Ein ernüchternder Bericht. Basierend auf einem Interview mit Prof. Gratzl von der Uni München. Prof. Gratzl ist Herausgeber des Lehrbuchs „Histologie“ im Springer-Verlag. Der Mann guckt hin, weiß Bescheid.

Und wundert sich über Kollegen, die nicht hingucken und auch Bescheid wissen (wollen). Das führt gelegentlich zu recht lustigem Geplänkel.

Denn Prof. Gratzl kann, weil er hinguckt, beweisen, dass 95% des menschlichen Serotonins sich im Magen und Darm befindet. Dort in der Schleimhaut.

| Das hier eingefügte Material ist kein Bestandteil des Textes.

Background: an optimization exercise with open tools, aiming at small area, a short achievable clock period and few clock cycles. Do not read the settings as production practice. Where RTL was checked, it was by simulation tests only, not by an equivalence proof against the original.

==> flow/design.v (excerpt) <==
module bxc_acc (
    input  wire        clk,
    input  wire        rst,           
    input  wire        start,
    input  wire        cfg_b58,       
    input  wire        cfg_decode,    
    input  wire [8:0]  cfg_radix,     
    input  wire        in_valid,
    input  wire [8:0]  in_data,
    output wire        in_ready,
    output wire        out_valid,
    output wire [9:0]  out_data,
    input  wire        out_ready,
    output wire        busy,
    output reg  [2:0]  err_code,
    output reg  [31:0] err_pos
);
export LEC_CHECK = 0
export CAP_MARGIN = 80
export CORE_MARGIN = 2
export CORE_UTILIZATION = 40
export PLACE_DENSITY = 0.6
export SLEW_MARGIN = 80
export SYNTH_HIERARCHICAL = 1
create_clock -name core_clock -period 36.0 [get_ports {clk}]
standard.sh (not shown) runs the stock make flow with config.mk's settings and CLKGATE_MAP_FILE= SYNTH_SCRIPT=/design/flow/synth_recipe.tcl, a recipe that flattens the netlist after the stock synthesis.
==> flow/flow/run.sh <==
#!/bin/bash
# Layout flow: the standard ORFS flow (standard.sh, synthesis unchanged),
# with the port buffers built from sky130_fd_sc_hd__buf_2 cells instead of the
# delay-buffer cells buffer_ports picks by default. Every input and output
# port still gets its own buffer.
set -euo pipefail
export BUFFER_PORTS_ARGS="-buffer_cell sky130_fd_sc_hd__buf_2"
bash standard.sh finish > standard_flow.log 2>&1
The starting point went through all stages and came out clean.
Testbench counts at the start, summed over its fixed seeds: cycles 47,093.
==> next run, changes <==
--- a/flow/config.mk
+++ b/flow/config.mk
@@ -7,3 +7,3 @@
 export LEC_CHECK = 0
-export CAP_MARGIN = 80
+export CAP_MARGIN = 45
 export CORE_MARGIN = 2
@@ -11,3 +11,3 @@
 export PLACE_DENSITY = 0.6
-export SLEW_MARGIN = 80
+export SLEW_MARGIN = 45
 export SYNTH_HIERARCHICAL = 1
Effect: The new run went through all stages and came out clean. Final cell count is lower by 2.3%. Cell area is lower by 6.7%. Die area does not change. Routed wire length is lower by 2.5%. Count of clock-buffer cells in the layout is higher by 5. Area after synthesis stays the same. Worst setup slack loses 0.66 ns.
==> next run, changes <==
--- a/flow/config.mk
+++ b/flow/config.mk
@@ -7,3 +7,3 @@
 export LEC_CHECK = 0
-export CAP_MARGIN = 45
+export CAP_MARGIN = 70
 export CORE_MARGIN = 2
@@ -11,3 +11,3 @@
 export PLACE_DENSITY = 0.6
-export SLEW_MARGIN = 45
+export SLEW_MARGIN = 70
 export SYNTH_HIERARCHICAL = 1
The changed run ran to the end with no violations.
Register-to-register slack improves by 0.78 ns.
Cell count grows slightly.
Clock skew barely changes.
Setup slack improves by 0.78 ns.
This design comes from an exercise in tuning for small area, a short achievable clock period and few clock cycles per item on the open sky130 flow, not from production work. Only simulation tests tie the RTL to the original design; equivalence was not proved.

==> design/flow/design.v <==
module lzc32 (
    input  wire [31:0] x,
    output wire [5:0]  n
);
    wire [15:0] v1; wire [15:0] p1;           
    wire [7:0]  v2; wire [15:0] p2;           
    wire [3:0]  v3; wire [11:0] p3;           
    wire [1:0]  v4; wire [7:0]  p4;           
    genvar i;
    generate
        for (i = 0; i < 16; i = i + 1) begin : l1
            assign v1[i] = x[2*i+1] | x[2*i];
            assign p1[i] = ~x[2*i+1];
        end
        for (i = 0; i < 8; i = i + 1) begin : l2
            assign v2[i] = v1[2*i+1] | v1[2*i];
            assign p2[2*i+1:2*i] = v1[2*i+1] ? {1'b0, p1[2*i+1]} : {1'b1, p1[2*i]};
        end
        for (i = 0; i < 4; i = i + 1) begin : l3
            assign v3[i] = v2[2*i+1] | v2[2*i];
            assign p3[3*i+2:3*i] = v2[2*i+1] ? {1'b0, p2[4*i+3:4*i+2]} : {1'b1, p2[4*i+1:4*i]};
        end
        for (i = 0; i < 2; i = i + 1) begin : l4
            assign v4[i] = v3[2*i+1] | v3[2*i];
            assign p4[4*i+3:4*i] = v3[2*i+1] ? {1'b0, p3[6*i+5:6*i+3]} : {1'b1, p3[6*i+2:6*i]};
        end
    endgenerate
    wire [4:0] p5 = v4[1] ? {1'b0, p4[7:4]} : {1'b1, p4[3:0]};
    assign n = (v4[1] | v4[0]) ? {1'b0, p5} : 6'd32;
endmodule
module fp_add_core #(
    parameter FULLNORM = 0       
) (
    input  wire [31:0] a,
    input  wire [31:0] b,
    output wire        sgn,      
    output wire [10:0] e_r,      
    output wire [23:0] m_r,      
    output wire [10:0] e_n,      
    output wire [23:0] m_n,      
    output wire        r_n,      
    output wire        ovf,      
    output wire        zero,     
    output wire        zsgn,     
    output wire        is_nan,
    output wire        is_inf,   
    output wire        inf_sgn
);
    wire        sa = a[31];
    wire        sb = b[31];
    wire [7:0]  ea = a[30:23];
    wire [7:0]  eb = b[30:23];
    wire [22:0] fa = a[22:0];
    wire [22:0] fb = b[22:0];
    wire a_max = &ea;
    wire b_max = &eb;
    wire a_nan = a_max & (|fa);
    wire b_nan = b_max & (|fb);
    wire a_inf = a_max & ~(|fa);
    wire b_inf = b_max & ~(|fb);
    assign is_nan  = a_nan | b_nan | (a_inf & b_inf & (sa ^ sb));
    assign is_inf  = a_inf | b_inf;
    assign inf_sgn = a_inf ? sa : sb;
    wire        ha  = |ea;
    wire        hb  = |eb;
    wire [7:0]  eae = {ea[7:1], ea[0] | ~ha};
    wire [7:0]  ebe = {eb[7:1], eb[0] | ~hb};
    wire [8:0]  dab = {1'b0, eae} - {1'b0, ebe};
    wire [8:0]  dba = {1'b0, ebe} - {1'b0, eae};
    wire        big_ab = (dab[7:0] > 8'd26);
    wire        big_ba = (dba[7:0] > 8'd26);
    wire        swap = (a[30:0] < b[30:0]);
    wire        eff_sub = sa ^ sb;
    wire        sL   = swap ? sb : sa;
    wire [7:0]  eL   = swap ? ebe : eae;
    wire [23:0] mL   = swap ? {hb, fb} : {ha, fa};
    wire [23:0] mS   = swap ? {ha, fa} : {hb, fb};
    wire [4:0]  dd   = swap ? (big_ba ? 5'd26 : dba[4:0]) : (big_ab ? 5'd26 : dab[4:0]);
    wire [49:0] shx = {mS, 26'd0} >> dd;
    wire [23:0] lmask;
    genvar j;
    generate for (j = 0; j < 24; j = j + 1) begin : g_mask
        assign lmask[j] = (dd > j + 2);
    end endgenerate
    wire        stk = |(mS & lmask);
    wire [26:0] aligned = {shx[49:24], stk};
    wire [26:0] mLx = {mL, 3'b000};
    wire [27:0] sum = {1'b0, mLx} + ({1'b0, aligned} ^ {28{eff_sub}}) + {27'd0, eff_sub};
    wire [26:0] s0  = sum[26:0];
    wire        cy  = sum[27] & ~eff_sub;
    wire [26:0] stop;
    generate
        if (FULLNORM) begin : g_full
            assign stop = 27'd0;
        end else begin : g_clamp
            for (j = 0; j < 27; j = j + 1) begin : g_stop
                assign stop[j] = (eL == 8'd27 - j);
            end
        end
    endgenerate
    wire [5:0]  lz;
    lzc32 u_lzc (.x({s0 | stop, 5'b11111}), .n(lz));
    wire [4:0]  sh  = lz[4:0];
    wire [26:0] sl  = s0 << sh;
    wire [26:0] s   = cy ? {sum[27:2], sum[1] | sum[0]} : sl;
    wire [10:0] e   = cy ? {3'b000, eL} + 11'd1 : {3'b000, eL} - {6'd0, sh};
    wire [23:0] mant  = s[26:3];
    wire        guard = s[2];
    wire        rest  = s[1] | s[0];
    wire        rup   = guard & (rest | mant[0]);
    wire        rcy   = rup & (&mant);
    wire [23:0] minc  = mant + {23'd0, rup};
    assign m_r  = rcy ? 24'h800000 : minc;
    assign e_n  = e;
    assign m_n  = mant;
    assign r_n  = rup;
    assign e_r  = e + {10'd0, rcy};
    wire        e254 = cy ? (eL == 8'd253) : ((eL == 8'd254) & (sh == 5'd0));
    assign ovf  = (cy & (eL == 8'd254)) | (e254 & rcy);
    assign sgn  = sL;
    assign zero = ~(|sum);
    assign zsgn = sL & ~eff_sub;
endmodule
module fp_add (
    input  wire [31:0] a,
    input  wire [31:0] b,
    output reg  [31:0] y
);
    wire        sgn, ovf, zero, zsgn, is_nan, is_inf, inf_sgn;
    wire [10:0] e_r;
    wire [23:0] m_r;
    fp_add_core #(.FULLNORM(0)) u (
        .a(a), .b(b), .sgn(sgn), .e_r(e_r), .m_r(m_r), .ovf(ovf), .zero(zero), .zsgn(zsgn),
        .is_nan(is_nan), .is_inf(is_inf), .inf_sgn(inf_sgn));
    wire [7:0] e_field = m_r[23] ? e_r[7:0] : 8'd0;
    always @* begin
        if (is_nan)
            y = 32'h7fc00000;
        else if (is_inf)
            y = {inf_sgn, 8'hff, 23'd0};
        else if (zero)
            y = {zsgn, 31'd0};
        else if (ovf)
            y = {sgn, 8'hff, 23'd0};
        else
            y = {sgn, e_field, m_r[22:0]};
    end
endmodule
module fp_add_n (
    input  wire [31:0] a,
    input  wire [31:0] b,
    output wire        n_sgn,
    output wire [10:0] n_exp,
    output wire [23:0] n_sig,
    output wire        n_rup,
    output wire        n_zero,
    output wire        n_inf,
    output wire        n_nan
);
    wire        sgn, ovf, zero, zsgn, is_nan, is_inf, inf_sgn;
    wire [10:0] e_r, e_n;
    wire [23:0] m_r, m_n;
    wire        r_n;
    fp_add_core #(.FULLNORM(1)) u (
        .a(a), .b(b), .sgn(sgn), .e_r(e_r), .m_r(m_r), .e_n(e_n), .m_n(m_n), .r_n(r_n),
        .ovf(ovf), .zero(zero), .zsgn(zsgn),
        .is_nan(is_nan), .is_inf(is_inf), .inf_sgn(inf_sgn));
    assign n_nan  = is_nan;
    assign n_inf  = ~is_nan & (is_inf | (~zero & ovf));
    assign n_zero = ~is_nan & ~is_inf & zero;
    assign n_sgn  = is_inf ? inf_sgn : zero ? zsgn : sgn;
    assign n_exp  = e_n;
    assign n_sig  = m_n;
    assign n_rup  = r_n;
endmodule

Also gilt für ihn:


  • Serotonin kontrolliert die Bewegung des Darmes.
  • Serotonin hat keine stimmungsaufhellende Funktion.

Ergibt sich für ihn schon aus der Mengenverteilung. 5% im Gehirn? Nur? Die sollen etwas bewirken? Dumm aber auch, dass sogar die Deutsche Gesellschaft für Psychiatrie (News vom 15.02.2012) in Antwort auf eine SPIEGEL-Anklage zugegeben hat


  • Bei mittelschwerer Depression wirken Psychopharmaka in 35%
  • während ein Placebo nur in 30% wirkt.

Unverzeihlich. Unvergesslich. Entlarvend. Was war denn da passiert? Hat jemand seine Tabletten nicht geschluckt? Die Frage hat einen ernsten Hintergrund: Wir wissen, dass gerade Fachkollegen recht häufig auf Psychopharmaka angewiesen sind. Nun ja: Dann kennen die sich auch aus. Ich seh das positiv.

Doch zurück zum Interview.


Frage: Die wichtigsten Antidepressiva blockieren Transportmoleküle von Serotonin. Verhindern möglichst die Wiederaufnahme von Serotonin aus dem postsynaptischen Spalt (da wirkt Serotonin) zurück in den Nerv. Dadurch soll Serotonin sich im Spalt ein bisschen anreichern. Die Frage nun: Gibt es diese Transportmoleküle von Serotonin nur im Gehirn oder auch im Darm?


Gratzl: Diese Transportmoleküle sind in großer Zahl im Darm vorhanden.


Frage: Wenn man jetzt ein Psychopharmakon einnimmt, zum Beispiel Citalopram, das dieses Transportmolekül blockiert, wird dann der Darm krank? Ist also der Reizdarm eine Folge von Psychopharmaka?


Gratzl: Das ist bisher noch nicht untersucht. (Noch einmal: Das ist bisher noch nicht untersucht! Wir sind hier in der Schulmedizin. Da gibt es viele Fragen, aber selten Antworten.)


Frage: Ist denn überhaupt geklärt, ob die Antidepressiva bis ins Gehirn gelangen? Werden die vielleicht schon im Darm abgefangen?


Gratzl: Das ist bisher noch nicht untersucht. (Noch einmal: Das ist bisher noch nicht untersucht.)


Wir sind hier an der Vorderfront der Wissenschaft: Man weiß nichts. „Das ist bisher noch nicht untersucht“. Den Satz merk ich mir.

Mir bleibt von Prof. Gratzl ein goldenes Statement:


Serotonin drückt den Stuhl zum Darmausgang.


Wer hier Schwierigkeiten hat, versteht diesen Satz sofort. Auf die Idee, in diesen Fällen (Obstipation, Verstopfung) kräftig Tryptophan-Kapseln zu schlucken, bin aber auch ich bisher nicht gekommen.

PS: Als Praktiker bin ich Prof. Gratzl in einem Punkt überlegen: Ich weiß, dass Serotonin eine stimmungsaufhellende Funktion hat. Weil wir das ausprobieren. Weil Sie das ausprobiert haben und mir daraufhin so angenehme Briefe schreiben.

Hier sieht Prof. Gratzl, sicherlich ein sehr korrekter und tatsachenorientierter Mensch (Histologe) ein bisschen zu schwarz.